The old synagogue of Krasnystaw, which was still standing at the beginning of the 20th century, had a number of 14th- and 15th-century architectural features. The municipal customs records of Krasnystaw for 1548 show a number of Jews resident in the town. In 1554, Jews were prohibited from owning dwelling houses in the town and suburbs, though in 1584 they were allowed to reside in the suburbs only. In 1761, three Jews from Wojslawice and one from Czarnoloz were convicted in a blood libel trial in Krasnystaw; another accused person, the rabbi of Wojslawice, committed suicide in prison. In 1776, the Jewish population of Krasnystaw numbered 63.

In the first half of the 19th century, a bitter struggle emerged between the Jews and the gentile townsfolk, who wished to keep their privilege of not having Jews reside in the town. In 1824, Jews were permitted to reside temporarily in several villages near the town; however, the last restrictions on Jewish residence in Krasnystaw itself were not rescinded until 1862. Eleven Jews resided in the town in 1827. By 1857, the Jewish community had grown to 151 (4% of the population); by 1897, the Jewish community grew to 1,176 (25% of the total). At that time, 80% of local trade was in Jewish hands.

In 1921, the 1,754 Jews constituted 20% of the town's population. After the German murder of almost all the pre-World War II Polish Jews, no Jews currently reside in Krasnystaw.

== Sport ==
Krasnystaw has a 4th league football team called Start Krasnystaw. In 2008 a new stadium/recreation center was built for the team. This new stadium has over 3,000 seats.

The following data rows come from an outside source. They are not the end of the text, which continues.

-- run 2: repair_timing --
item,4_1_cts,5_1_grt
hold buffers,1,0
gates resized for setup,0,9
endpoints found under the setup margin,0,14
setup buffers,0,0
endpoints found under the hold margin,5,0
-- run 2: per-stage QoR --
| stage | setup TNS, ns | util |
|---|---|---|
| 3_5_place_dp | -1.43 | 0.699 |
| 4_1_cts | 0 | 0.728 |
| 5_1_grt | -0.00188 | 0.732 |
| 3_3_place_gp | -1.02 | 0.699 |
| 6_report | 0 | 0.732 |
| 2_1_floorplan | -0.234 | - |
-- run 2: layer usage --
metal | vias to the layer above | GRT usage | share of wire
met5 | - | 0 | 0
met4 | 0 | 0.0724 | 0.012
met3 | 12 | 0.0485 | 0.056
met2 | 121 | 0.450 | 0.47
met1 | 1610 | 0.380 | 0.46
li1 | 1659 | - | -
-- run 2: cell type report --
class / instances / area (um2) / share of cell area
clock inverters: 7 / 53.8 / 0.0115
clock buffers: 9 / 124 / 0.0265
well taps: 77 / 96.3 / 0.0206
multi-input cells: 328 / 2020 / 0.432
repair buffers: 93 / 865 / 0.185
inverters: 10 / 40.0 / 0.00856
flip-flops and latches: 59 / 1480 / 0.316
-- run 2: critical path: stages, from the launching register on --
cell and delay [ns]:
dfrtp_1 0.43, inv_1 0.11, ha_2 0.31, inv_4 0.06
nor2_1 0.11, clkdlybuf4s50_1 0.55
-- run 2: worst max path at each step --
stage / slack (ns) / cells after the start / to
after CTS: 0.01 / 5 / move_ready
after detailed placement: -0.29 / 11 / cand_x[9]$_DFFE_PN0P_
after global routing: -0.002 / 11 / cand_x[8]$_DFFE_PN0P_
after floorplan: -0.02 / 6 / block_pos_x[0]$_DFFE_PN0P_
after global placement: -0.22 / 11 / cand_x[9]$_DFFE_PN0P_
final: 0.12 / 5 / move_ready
===== src/rtl/serial_adder_pkg.sv =====
// Shared types and defaults for the bit-serial adder stage.
// Imported by serial_adder; the optional overflow output is enabled by SERIAL_ADDER_OVF_EN.
package serial_adder_pkg;

    localparam int DEFAULT_WIDTH = 8;

    typedef enum logic [1:0] {
        IDLE = 2'd0,
        RUN  = 2'd1,
        DONE = 2'd2
    } state_e;

endpackage : serial_adder_pkg


===== src/rtl/serial_adder_full_adder.sv =====
// Single-bit full adder cell; the serial adder time-multiplexes one instance over all bits.
module serial_adder_full_adder (
    input  logic i_a,
    input  logic i_b,
    input  logic i_cin,
    output logic o_sum,
    output logic o_cout
);

    assign o_sum  = i_a ^ i_b ^ i_cin;
    assign o_cout = (i_a & i_b) | (i_cin & (i_a ^ i_b));

endmodule : serial_adder_full_adder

The recreation center includes an indoor basketball court, a European handball court, gym, volleyball net, and spa.

== Notable people and residents ==
A list of people that were born in the town or that live here.
- Jan Adamiak (born 1948), politician
- Melvin Dresher (1911–1992), mathematician
- Marta Kaczmarek (born 1955), actor
- Avoth Yeshurun aka Yehiel Perlmutter (1904–1992), Hebrew poet
- Szmul Zygielbojm (1895–1943), Bund leader
- Magdalena Wójcik (born 1975), singer
- The American actor Jesse Eisenberg 's family lived in the town prior to World War II. In 2024 he applied for Polish citizenship, reportedly to help "create better relationships between Jews and Polish people."